From neurodevelopment to psychiatric, medical practitioners have referred autism to many kinds of disorders. Apparently there are no medical tests to diagnose the disorder and behavior in general has to be observed to call someone autistic.
It is indeed a complex disorder. Centered in the brain, autism affects a child’s development in the core areas of communication, social interactions, and behavior. This is perhaps best captured by the term neurodevelopmental disorder.
In terms of diagnosis, The Diagnostic and Statistical Manual of Mental Disorders (DSM-IV-TR), published by the American Psychiatric Association, provides some help. The DSM-IV-TR provides a common language and standard criteria for the classification of mental disorders. Tools used to help a provider (both medical doctors and psychologists) make a diagnosis are typically clinical (e.g., patient observation and interview) and psychological (e.g., standardized psychological tests) in nature.

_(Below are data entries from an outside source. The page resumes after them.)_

From an optimization exercise on the open Yosys and OpenROAD flow, aimed at small area, a short achievable clock period and few clock cycles; shortcuts taken in it are not production practice. RTL that was checked went through simulation tests only; none was proved equivalent to the original. The RTL of run 4 was laid out without a check of its function.

==> flow/design.v <==
module sisb_alu (
    input  wire        clk,
    input  wire        rst,           
    input  wire        in_valid,
    output wire        in_ready,
    input  wire [3:0]  in_op,
    input  wire [15:0] in_a,
    input  wire [15:0] in_b,
    output reg         out_valid,
    output reg  [15:0] out_result,
    output reg         out_ovf,
    output reg         out_fatal,
    output reg  [1:0]  out_cause
);
    function [3:0] msb16(input [15:0] x);
        reg h8, h4, h2, h1;
        reg [7:0] y8;
        reg [3:0] y4;
        reg [1:0] y2;
        begin
            h8 = |x[15:8];  y8 = h8 ? x[15:8] : x[7:0];
            h4 = |y8[7:4];  y4 = h4 ? y8[7:4] : y8[3:0];
            h2 = |y4[3:2];  y2 = h2 ? y4[3:2] : y4[1:0];
            h1 = y2[1];
            msb16 = {h8, h4, h2, h1};
        end
    endfunction
    function [15:0] lenval(input [15:0] x);
        reg [15:0] n, pre;
        integer i;
        begin
            n = ~x;
            pre[0] = 1'b1;
            for (i = 1; i < 16; i = i + 1) pre[i] = pre[i-1] & n[i-1];
            lenval = x[15] ? (n | pre) : x;
        end
    endfunction
    function [5:0] booth(input [4:0] w);
        begin
            booth[5] = w[3] ^ w[2];
            booth[4] = (w[4] & ~w[3] & ~w[2]) | (~w[4] & w[3] & w[2]);
            booth[3] = w[4];
            booth[2] = w[1] ^ w[0];
            booth[1] = (w[2] & ~w[1] & ~w[0]) | (~w[2] & w[1] & w[0]);
            booth[0] = w[2];
        end
    endfunction
    function [4:0] window(input [15:0] v, input [1:0] g);
        reg [16:0] vx;
        begin
            vx = {v, 1'b0};
            case (g)
                2'd0: window = vx[4:0];
                2'd1: window = vx[8:4];
                2'd2: window = vx[12:8];
                default: window = vx[16:12];
            endcase
        end
    endfunction
    function [1:0] ndig(input [15:0] x);
        begin
            if (x[15:3] == {13{x[15]}})      ndig = 2'd0;
            else if (x[15:7] == {9{x[15]}})  ndig = 2'd1;
            else if (x[15:11] == {5{x[15]}}) ndig = 2'd2;
            else                             ndig = 2'd3;
        end
    endfunction
    reg        xv;           
    reg        xfirst;       
    reg        m_mul, m_div, m_pow;    
    reg        s_add, s_log, s_shl, s_shr;   
    reg        x_sub;        
    reg  [1:0] x_lsel;       
    reg        x_fatal;
    reg  [1:0] x_cause;
    reg        x_ovfc;       
    reg        d_sa, d_sb, d_rem;      
    reg        x_fill;       
    reg [15:0] xa, xb, xm;
    reg  [4:0] cnt;          
    reg  [1:0] dc;           
    reg  [5:0] bsel;         
    reg        mfirst;       
    reg        ph;           
    wire [17:0] shl_out = {{2{xb[15]}}, xb} << cnt[3:0];
    wire        a_sub   = m_div ? (d_sa == d_sb) : x_sub;
    wire [17:0] add_y   = a_sub ? ~shl_out : shl_out;
    wire [17:0] add_x   = {{2{xa[15]}}, xa};
    wire [17:0] sum     = add_x + add_y + {17'd0, a_sub};
    wire        add_ovf = sum[16] ^ sum[15];
    wire [17:0] z_t = add_x ^ add_y;
    wire [17:0] z_c = {add_x[16:0] | add_y[16:0], a_sub};
    wire        sum_zero = (z_t == z_c);
    wire [15:0] fill_mask = ~(16'hFFFF << cnt[3:0]);
    wire [15:0] shr_rev = shl_out[15:0] | (fill_mask & {16{x_fill}});
    reg  [15:0] shr_out;
    integer ri;
    always @(*) for (ri = 0; ri < 16; ri = ri + 1) shr_out[ri] = shr_rev[15 - ri];
    reg  [15:0] log_out;
    always @(*) begin
        case (x_lsel)
            2'd0:    log_out = xa & xb;
            2'd1:    log_out = xa | xb;
            default: log_out = xa ^ xb;
        endcase
    end
    wire        d_neg  = cnt[4];                   
    wire        d_acc  = ~d_neg & (d_sa ? (sum[17] | sum_zero) : ~sum[17]);
    wire [15:0] d_r_n  = d_acc ? sum[15:0] : xa;
    wire [15:0] q_in   = xfirst ? 16'd0 : out_result;
    wire [14:0] q_neg_hi = ~q_in[14:0] + 15'd1;
    wire        qneg   = d_sa ^ d_sb;
    wire        d_last = d_neg | (cnt[3:0] == 4'd0);
    wire [15:0] d_res1 = (d_last & d_rem) ? sum[15:0] :
                         (d_last & qneg)  ? {~q_in[14:0], 1'b1} : {q_in[14:0], 1'b1};
    wire [15:0] d_res0 = (d_last & d_rem) ? xa :
                         (d_last & qneg)  ? {q_neg_hi, 1'b0} : {q_in[14:0], 1'b0};
    wire [15:0] d_res  = d_acc ? d_res1 : d_res0;
    wire        d_ovf  = ~d_rem & ~qneg & q_in[14];
    wire        bh_one = bsel[5], bh_two = bsel[4], bh_neg = bsel[3];
    wire        bl_one = bsel[2], bl_two = bsel[1], bl_neg = bsel[0];
    wire [21:0] mx  = {{6{xm[15]}}, xm};
    wire [21:0] mx2 = {{5{xm[15]}}, xm, 1'b0};
    wire [21:0] pph = ((bh_one ? mx : 22'd0) | (bh_two ? mx2 : 22'd0)) ^ {22{bh_neg}};
    wire [21:0] ppl = ((bl_one ? mx : 22'd0) | (bl_two ? mx2 : 22'd0)) ^ {22{bl_neg}};
    wire [15:0] p_in = mfirst ? 16'd0 : out_result;
    wire [21:0] pacc = {{2{p_in[15]}}, p_in, 1'b0, bh_neg, 1'b0, bl_neg};
    wire [21:0] mac  = pacc + {pph[19:0], 2'b00} + ppl;
    wire        mac_oor = (mac[21:15] != {7{mac[15]}});
    wire        st_in   = xfirst ? 1'b0 : out_ovf;
    wire        mac_ovf = st_in | mac_oor;
    wire        m_end   = (dc == 2'd0);           
    wire [15:0] msrc    = ph ? xa : xm;           
    wire [15:0] xbl     = {xb[14:0], 1'b0};
    wire        p_bit   = xbl[cnt[3:0]];          
    wire        pow_last = m_end & (ph | ~p_bit) & (cnt[3:0] == 4'd1);
    wire [1:0]  nd_xa   = ndig(xa);
    wire [1:0]  nd_mac  = ndig(mac[15:0]);
    wire x_done = ~(m_mul | m_div | m_pow) | (m_mul & m_end)
                | (m_div & d_last)
                | (m_pow & pow_last);
    assign in_ready = ~xv | x_done;
    wire accept = in_valid & in_ready;
    wire i_add = (in_op == 4'h0), i_sub = (in_op == 4'h1), i_mul = (in_op == 4'h2);
    wire i_div = (in_op == 4'h3), i_pow = (in_op == 4'h4), i_rem = (in_op == 4'h5);
    wire i_and = (in_op == 4'h6), i_or  = (in_op == 4'h7), i_xor = (in_op == 4'h8);
    wire i_not = (in_op == 4'h9), i_shl = (in_op == 4'hA), i_shr = (in_op == 4'hB);
    wire i_rsv = (in_op[3:2] == 2'b11);
    wire i_dr  = i_div | i_rem;
    wire i_sh  = i_shl | i_shr;
    wire b_zero    = (in_b == 16'd0);
    wire b_one     = (in_b == 16'd1);
    wire shift_bad = (in_b[15:4] != 12'd0);
    wire fat_div   = i_dr & b_zero;
    wire fat_pow   = i_pow & in_b[15];
    wire fat_sh    = i_sh & shift_bad;
    wire i_fatal   = fat_div | fat_pow | fat_sh | i_rsv;
    wire [1:0] i_cause = i_rsv ? 2'd3 : fat_pow ? 2'd2 : fat_sh ? 2'd1 : 2'd0;
    wire [15:0] la = lenval(in_a);
    wire [15:0] lb = lenval(in_b);
    wire [3:0]  ia = msb16(la);
    wire [3:0]  ib = msb16(lb);
    wire [4:0]  d_s  = {1'b0, ia} - {1'b0, ib};
    wire a_zero  = (in_a == 16'd0);
    wire a_one   = (in_a == 16'd1);
    wire a_mone  = (in_a == 16'hFFFF);
    wire p_small = b_zero | b_one | a_zero | a_one | a_mone;
    wire p_evbig = ~in_a[0] & (in_b[15:4] != 12'd0);    
    wire p_gen   = i_pow & ~in_b[15] & ~p_small & ~p_evbig;
    wire [1:0] na = ndig(in_a);
    wire [1:0] nb = ndig(in_b);
    wire       mswap = (nb < na);    
    wire [5:0] bs_a  = booth(window(in_a, na));
    wire [5:0] bs_b  = booth(window(in_b, nb));
    reg [15:0] a_rev;
    integer ai;
    always @(*) for (ai = 0; ai < 16; ai = ai + 1) a_rev[ai] = in_a[15 - ai];
    wire [15:0] pow_small_val = b_zero ? 16'd1 : a_mone ? {{15{in_b[0]}}, 1'b1} : in_a;
    always @(posedge clk) begin
        if (rst) begin
            xv <= 1'b0;
            out_valid <= 1'b0;
        end else begin
            out_valid <= xv & x_done;
            if (accept) xv <= 1'b1;
            else if (x_done) xv <= 1'b0;
        end
    end
    always @(posedge clk) begin
        if (accept) begin
            xfirst  <= 1'b1;
            mfirst  <= 1'b1;
            ph      <= i_mul;
            dc      <= (i_mul & mswap) ? nb : na;
            bsel    <= (i_mul & mswap) ? bs_b : bs_a;
            m_mul   <= i_mul;
            m_div   <= i_dr & ~b_zero;
            m_pow   <= p_gen;
            s_add   <= i_add | i_sub;
            s_shl   <= i_shl & ~shift_bad;
            s_shr   <= i_shr & ~shift_bad;
            s_log   <= i_and | i_or | i_xor | i_not | (i_pow & ~in_b[15] & ~p_gen);
            x_sub   <= i_sub;
            x_lsel  <= i_and ? 2'd0 : (i_xor | i_not) ? 2'd2 : 2'd1;
            x_fatal <= i_fatal;
            x_cause <= i_cause;
            x_ovfc  <= i_pow & ~in_b[15] & ~p_small & p_evbig;
            d_sa    <= in_a[15];
            d_sb    <= in_b[15];
            d_rem   <= i_rem;
            x_fill  <= in_a[15];
            if (i_mul)
                xa <= mswap ? in_b : in_a;
            else if (i_pow & ~p_gen)
                xa <= (p_evbig & ~p_small) ? 16'd0 : pow_small_val;
            else
                xa <= in_a;
            if (i_shl)
                xb <= in_a;
            else if (i_shr)
                xb <= a_rev;
            else if (i_not)
                xb <= 16'hFFFF;
            else if (i_pow & ~p_gen)
                xb <= 16'd0;
            else
                xb <= in_b;
            xm <= (i_mul & ~mswap) ? in_b : in_a;
            if (i_sh)
                cnt <= {1'b0, in_b[3:0]};
            else if (i_dr)
                cnt <= d_s;                  
            else if (i_pow)
                cnt <= {1'b0, ib};
            else
                cnt <= 5'd0;
        end else begin
            xfirst <= 1'b0;
            if (m_div) begin
                xa  <= d_r_n;
                cnt <= {1'b0, cnt[3:0] - 4'd1};
            end
            if (m_mul | m_pow) begin
                dc     <= dc - 2'd1;
                bsel   <= booth(window(msrc, dc - 2'd1));
                mfirst <= m_end;
                if (m_pow & m_end) begin
                    xm <= mac[15:0];
                    if (~ph & p_bit) begin
                        ph   <= 1'b1;
                        dc   <= nd_xa;
                        bsel <= booth(window(xa, nd_xa));
                    end else begin
                        ph   <= 1'b0;
                        cnt  <= {1'b0, cnt[3:0] - 4'd1};
                        dc   <= nd_mac;
                        bsel <= booth(window(mac[15:0], nd_mac));
                    end
                end
            end
        end
    end
    always @(posedge clk) begin
        if (m_mul | m_pow) begin
            out_result <= mac[15:0];
            out_ovf    <= mac_ovf;
            out_fatal  <= 1'b0;
            out_cause  <= 2'd0;
        end else if (m_div) begin
            out_result <= d_res;
            out_ovf    <= d_ovf;
            out_fatal  <= 1'b0;
            out_cause  <= 2'd0;
        end else begin
            out_result <= x_fatal ? 16'd0 :
                          s_add ? sum[15:0] :
                          s_shl ? shl_out[15:0] :
                          s_shr ? shr_out :
                          s_log ? log_out : 16'd0;
            out_ovf    <= ~x_fatal & (s_add ? add_ovf : x_ovfc);
            out_fatal  <= x_fatal;
            out_cause  <= x_fatal ? x_cause : 2'd0;
        end
    end
endmodule
Background: an optimization exercise with open tools, aiming at small area, a short achievable clock period and few clock cycles. Do not read the settings as production practice.
In this exercise RTL edits were held to simulation tests only and were not proved equivalent to the original.

## before
// prf_telemetry_mux
module prf_telemetry_mux (
    input  wire         clk,
    input  wire         rst,
    input  wire [7:0]   tick,           
    input  wire         load_valid,     
    input  wire [2:0]   load_kind,
    input  wire [31:0]  load_value,
    input  wire         req_valid,
    output reg          req_ready,
    input  wire [7:0]   req_mask,
    input  wire [143:0] req_payload,    
    output reg          out_valid,
    input  wire         out_ready,
    output reg  [31:0]  out_data,
    output reg  [2:0]   out_nbytes,
    output reg          out_last
);
Size: about 4,100 cells after synthesis, ~810 flip-flops, about 240 I/O pins, ~43,000 µm² of cells after synthesis.
export LEC_CHECK = 0
export CAP_MARGIN = 20
export CORE_MARGIN = 2
export CORE_UTILIZATION = 40
export CTS_CLUSTER_DIAMETER = 100
export CTS_CLUSTER_SIZE = 20
export SETUP_SLACK_MARGIN = 5
export SLEW_MARGIN = 20
export SYNTH_HIERARCHICAL = 1
export SYNTH_MINIMUM_KEEP_SIZE = 0
create_clock -name core_clock -period 10.0 [get_ports {clk}]
standard.sh (not shown) runs the stock make flow with config.mk's settings and CLKGATE_MAP_FILE= SYNTH_SCRIPT=/design/flow/synth_recipe.tcl, a recipe that flattens the netlist after the stock synthesis.
==> flow/flow/run.sh <==
#!/bin/bash
set -euo pipefail
bash standard.sh SETUP_SLACK_MARGIN=6.5 finish > standard.log 2>&1
Testbench counts of before, summed over its fixed seeds: cycles 31,956.
What follows belongs to an exercise in optimizing a design on an open flow for small area; a production flow would make more cautious choices. RTL that was checked went through simulation tests only; none was proved equivalent to the original. Power figures rest on the tool's default switching activity, not on a simulated workload.

run 1:
## zacwire_rx
module zacwire_rx (
    input  wire        clk,
    input  wire        rst,
    input  wire [1:0]  cfg_profile,    
    input  wire [15:0] cfg_rate,       
    input  wire        ev_valid,
    input  wire [32:0] ev_word,
    input  wire        cmd_valid,
    input  wire [66:0] cmd_word,
    output wire        cmd_ready,
    output reg         rsp_valid,
    output wire [34:0] rsp_word
);
clock: 20.0 ns
lec_check: 0
abc_area: 1
cap_margin: 20
core_margin: 2
core_utilization: 70
place_density: 0.8
slew_margin: 20
run.sh (not shown) runs the stock make flow with config.mk's settings and CLKGATE_MAP_FILE= SYNTH_SCRIPT=/design/flow/synth_recipe.tcl, a recipe that flattens the netlist after the stock synthesis.
Edits applied to the flow inputs when going from run 1 to run 2:
Settings: a change of CORE_UTILIZATION from 70 to 40; a deleted ABC_AREA that had been 1; a change of PLACE_DENSITY from 0.8 to 0.6; an added BUFFER_PORTS_ARGS of -buffer_cell sky130_fd_sc_hd__buf_1.
==> flow/flow/run.sh (new file) <==
#!/bin/bash
# Standard ORFS layout (the standard.sh, standard synthesis unchanged), with
# the port buffers made of the smallest buffer cell instead of the default.
set -euo pipefail
echo 'export BUFFER_PORTS_ARGS = -buffer_cell sky130_fd_sc_hd__buf_1' >> config.mk
bash standard.sh finish > standard_flow.log 2>&1
==> flow/standard.sh (new file) <==
#!/bin/bash
# synth_recipe.tcl (not shown) runs the flow's synth.tcl, then flattens the netlist and writes it again
# the make line also repeats each setting of config.mk as NAME=value (left out here)
make -C /OpenROAD-flow-scripts/flow DESIGN_CONFIG=/design/flow/config.mk WORK_HOME=/design/flow/orfs CLKGATE_MAP_FILE= SYNTH_SCRIPT=/design/flow/synth_recipe.tcl "${@:-finish}"
removed: flow/run.sh
### Flow results
Clock skew delta for run 2 relative to run 1: 11 ps higher. In run 2 the total of clock buffers placed in the layout turned out 6.4% lower than in run 1. The design area of run 2 is lower than that of run 1.
Inputs modified between run 2 and run 3:
Settings: BUFFER_PORTS_ARGS removed (was -buffer_cell sky130_fd_sc_hd__buf_1).
==> flow/run.sh (new file) <==
#!/bin/bash
# synth_recipe.tcl (not shown) runs the flow's synth.tcl, then flattens the netlist and writes it again
# the make line also repeats each setting of config.mk as NAME=value (left out here)
make -C /OpenROAD-flow-scripts/flow DESIGN_CONFIG=/design/flow/config.mk WORK_HOME=/design/flow/orfs CLKGATE_MAP_FILE= SYNTH_SCRIPT=/design/flow/synth_recipe.tcl finish
removed: flow/flow/run.sh
removed: flow/standard.sh
[summary]
- The worst hold slack of run 3 was superior to that of run 2.
- Cmp run 3 vs run 2: wire length higher in run 3
- Against run 2, run 3 reports a met3 routed wirelength that is higher.
- Going from run 2 to run 3, share of final layout cell area taken by clock buffers and inverters has decreased; sequential share of layout area has decreased; sequential power has remained practically unchanged; number of diodes added for antenna fixing has increased.
- [run 3] worst setup slack fell 410 ps relative to run 2
- When run 3 is set beside run 2, its combinational cell fraction of total power turns out to be 2.1 points larger.
Here is what was changed in the inputs of run 4 compared with run 3.
Settings: an added BUFFER_PORTS_ARGS of -buffer_cell sky130_fd_sc_hd__buf_1; an added CTS_BUF_LIST of sky130_fd_sc_hd__clkbuf_4.
==> flow/flow/run.sh (new file) <==
#!/bin/bash
# Standard ORFS layout (the standard.sh, standard synthesis unchanged), with
# the port buffers made of the smallest buffer cell instead of the default.
set -euo pipefail
echo 'export BUFFER_PORTS_ARGS = -buffer_cell sky130_fd_sc_hd__buf_1' >> config.mk
bash standard.sh finish > standard_flow.log 2>&1
==> flow/standard.sh (new file) <==
#!/bin/bash
# synth_recipe.tcl (not shown) runs the flow's synth.tcl, then flattens the netlist and writes it again
# the make line also repeats each setting of config.mk as NAME=value (left out here)
make -C /OpenROAD-flow-scripts/flow DESIGN_CONFIG=/design/flow/config.mk WORK_HOME=/design/flow/orfs CLKGATE_MAP_FILE= SYNTH_SCRIPT=/design/flow/synth_recipe.tcl "${@:-finish}"
removed: flow/run.sh
==> comparison <==
The post-layout minimum cycle time number comes out higher for run 3 vs run 4.
Reported for run 4 and run 3, share of synthesized registers carrying an async set or reset turned out identical to the last digit.
Final total power, run 4 vs run 3: down by a few percent
No functional check of the RTL was part of any run of this note.

---

lane 1:
Another version of the RTL of zacwire_rx (not shown whole).
Size in the first run: roughly 1800 cells after synthesis, about 260 flip-flops.
Design zacwire_rx, start of the top module:
module zacwire_rx (
    input  wire        clk,
    input  wire        rst,
    input  wire [1:0]  cfg_profile,    
    input  wire [15:0] cfg_rate,       
    input  wire        ev_valid,
    input  wire [32:0] ev_word,
    input  wire        cmd_valid,
    input  wire [66:0] cmd_word,
    output wire        cmd_ready,
    output reg         rsp_valid,
    output wire [34:0] rsp_word
);
Settings: LEC_CHECK=0, CAP_MARGIN=20, CORE_MARGIN=2, CORE_UTILIZATION=40, PLACE_DENSITY=0.6, SLEW_MARGIN=20, BUFFER_PORTS_ARGS=-buffer_cell sky130_fd_sc_hd__buf_1, CTS_ARGS=-sink_clustering_enable -repair_clock_nets -dont_use_dummy_load -buf_list sky130_fd_sc_hd__clkbuf_16 -sink_clustering_size 28 -sink_clustering_max_diameter 60; clock period 20.0 ns.
standard.sh (not shown) runs the stock make flow with config.mk's settings and CLKGATE_MAP_FILE= SYNTH_SCRIPT=/design/flow/synth_recipe.tcl, a recipe that flattens the netlist after the stock synthesis.
==> flow/flow/run.sh <==
#!/bin/bash
# Standard ORFS layout (the standard.sh, standard synthesis unchanged), with
# the port buffers made of the smallest buffer cell and a clock tree of
# smaller buffers without dummy loads.
set -euo pipefail
echo 'export BUFFER_PORTS_ARGS = -buffer_cell sky130_fd_sc_hd__buf_1' >> config.mk
echo 'export CTS_ARGS = -sink_clustering_enable -repair_clock_nets -dont_use_dummy_load -buf_list sky130_fd_sc_hd__clkbuf_16 -sink_clustering_size 28 -sink_clustering_max_diameter 60' >> config.mk
bash standard.sh finish > standard_flow.log 2>&1
Edits applied to the flow inputs when going from lane 1 to lane 2:
- CTS_ARGS: -sink_clustering_enable -repair_clock_nets -dont_use_dummy_load -buf_list sky130_fd_sc_hd__clkbuf_16 -sink_clustering_size 28 -sink_clustering_max_diameter 60 -> -sink_clustering_enable -repair_clock_nets -dont_use_dummy_load -buf_list sky130_fd_sc_hd__clkbuf_8 -sink_clustering_size 16 -sink_clustering_max_diameter 50
==> flow/flow/run.sh <==
#!/bin/bash
# Standard ORFS layout (the standard.sh, standard synthesis unchanged), with
# the port buffers made of the smallest buffer cell and a clock tree of
# smaller buffers without dummy loads.
set -euo pipefail
echo 'export BUFFER_PORTS_ARGS = -buffer_cell sky130_fd_sc_hd__buf_1' >> config.mk
echo 'export CTS_ARGS = -sink_clustering_enable -repair_clock_nets -dont_use_dummy_load -buf_list sky130_fd_sc_hd__clkbuf_8 -sink_clustering_size 16 -sink_clustering_max_diameter 50' >> config.mk
bash standard.sh finish > standard_flow.log 2>&1
--- outcome ---
- [lane 2] number of antenna violations at the first check in global routing fell 1 relative to lane 1
- Lane 1 → lane 2: fmax went up 1.1%; final core area utilization went down by 0.52 points.
- The global-route track usage on met1 of lane 2 exceeds that of lane 1 by 0.45 points.
Edits applied to the flow inputs when going from lane 2 to lane 3:
- CTS_ARGS changed from -sink_clustering_enable -repair_clock_nets -dont_use_dummy_load -buf_list sky130_fd_sc_hd__clkbuf_8 -sink_clustering_size 16 -sink_clustering_max_diameter 50 to -sink_clustering_enable -repair_clock_nets -dont_use_dummy_load -buf_list sky130_fd_sc_hd__clkbuf_8 -sink_clustering_size 20 -sink_clustering_max_diameter 60
==> flow/flow/run.sh <==
#!/bin/bash
# Standard ORFS layout (the standard.sh, standard synthesis unchanged), with
# the port buffers made of the smallest buffer cell and a clock tree of
# smaller buffers without dummy loads.
set -euo pipefail
echo 'export BUFFER_PORTS_ARGS = -buffer_cell sky130_fd_sc_hd__buf_1' >> config.mk
echo 'export CTS_ARGS = -sink_clustering_enable -repair_clock_nets -dont_use_dummy_load -buf_list sky130_fd_sc_hd__clkbuf_8 -sink_clustering_size 20 -sink_clustering_max_diameter 60' >> config.mk
bash standard.sh finish > standard_flow.log 2>&1
--- outcome ---
Measured against each other, lane 2 and lane 3 differ in met1 routed wirelength after detailed routing, the higher figure coming from lane 3.
In the flow results for lane 2 and lane 3, the fraction of power consumed by sequential logic is smaller on lane 2.
Re number of well-tap cells placed: no difference whatsoever between lane 3 and lane 2.
On fraction of area in registers, lane 3 tracks lane 2 almost exactly.
Status: global-route wire length before repair parity (lane 2, lane 3)
~same clock edge transition at the registers on the reported setup and hold paths in lane 2 and lane 3
Maximum operating frequency on lane 3 is behind lane 2.
Lane 3 against lane 2; total power is down slightly.
Lane 3 vs lane 2: wire length down slightly
Relative contribution of combinational cells to total power for lane 3 is higher than for lane 2.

But a child’s physical health is also affected in this disorder. Conditions like seizures, gastrointestinal distress, eating irregularities, sensory challenges, and sleep disturbance can all be attributed to neurobiological irregularity.
So you could say it is multi-faceted: a disorder which poses many questions, many of them still unanswered, but significant research is being done to demystify the causes, diagnostic issues, and treatment endeavors.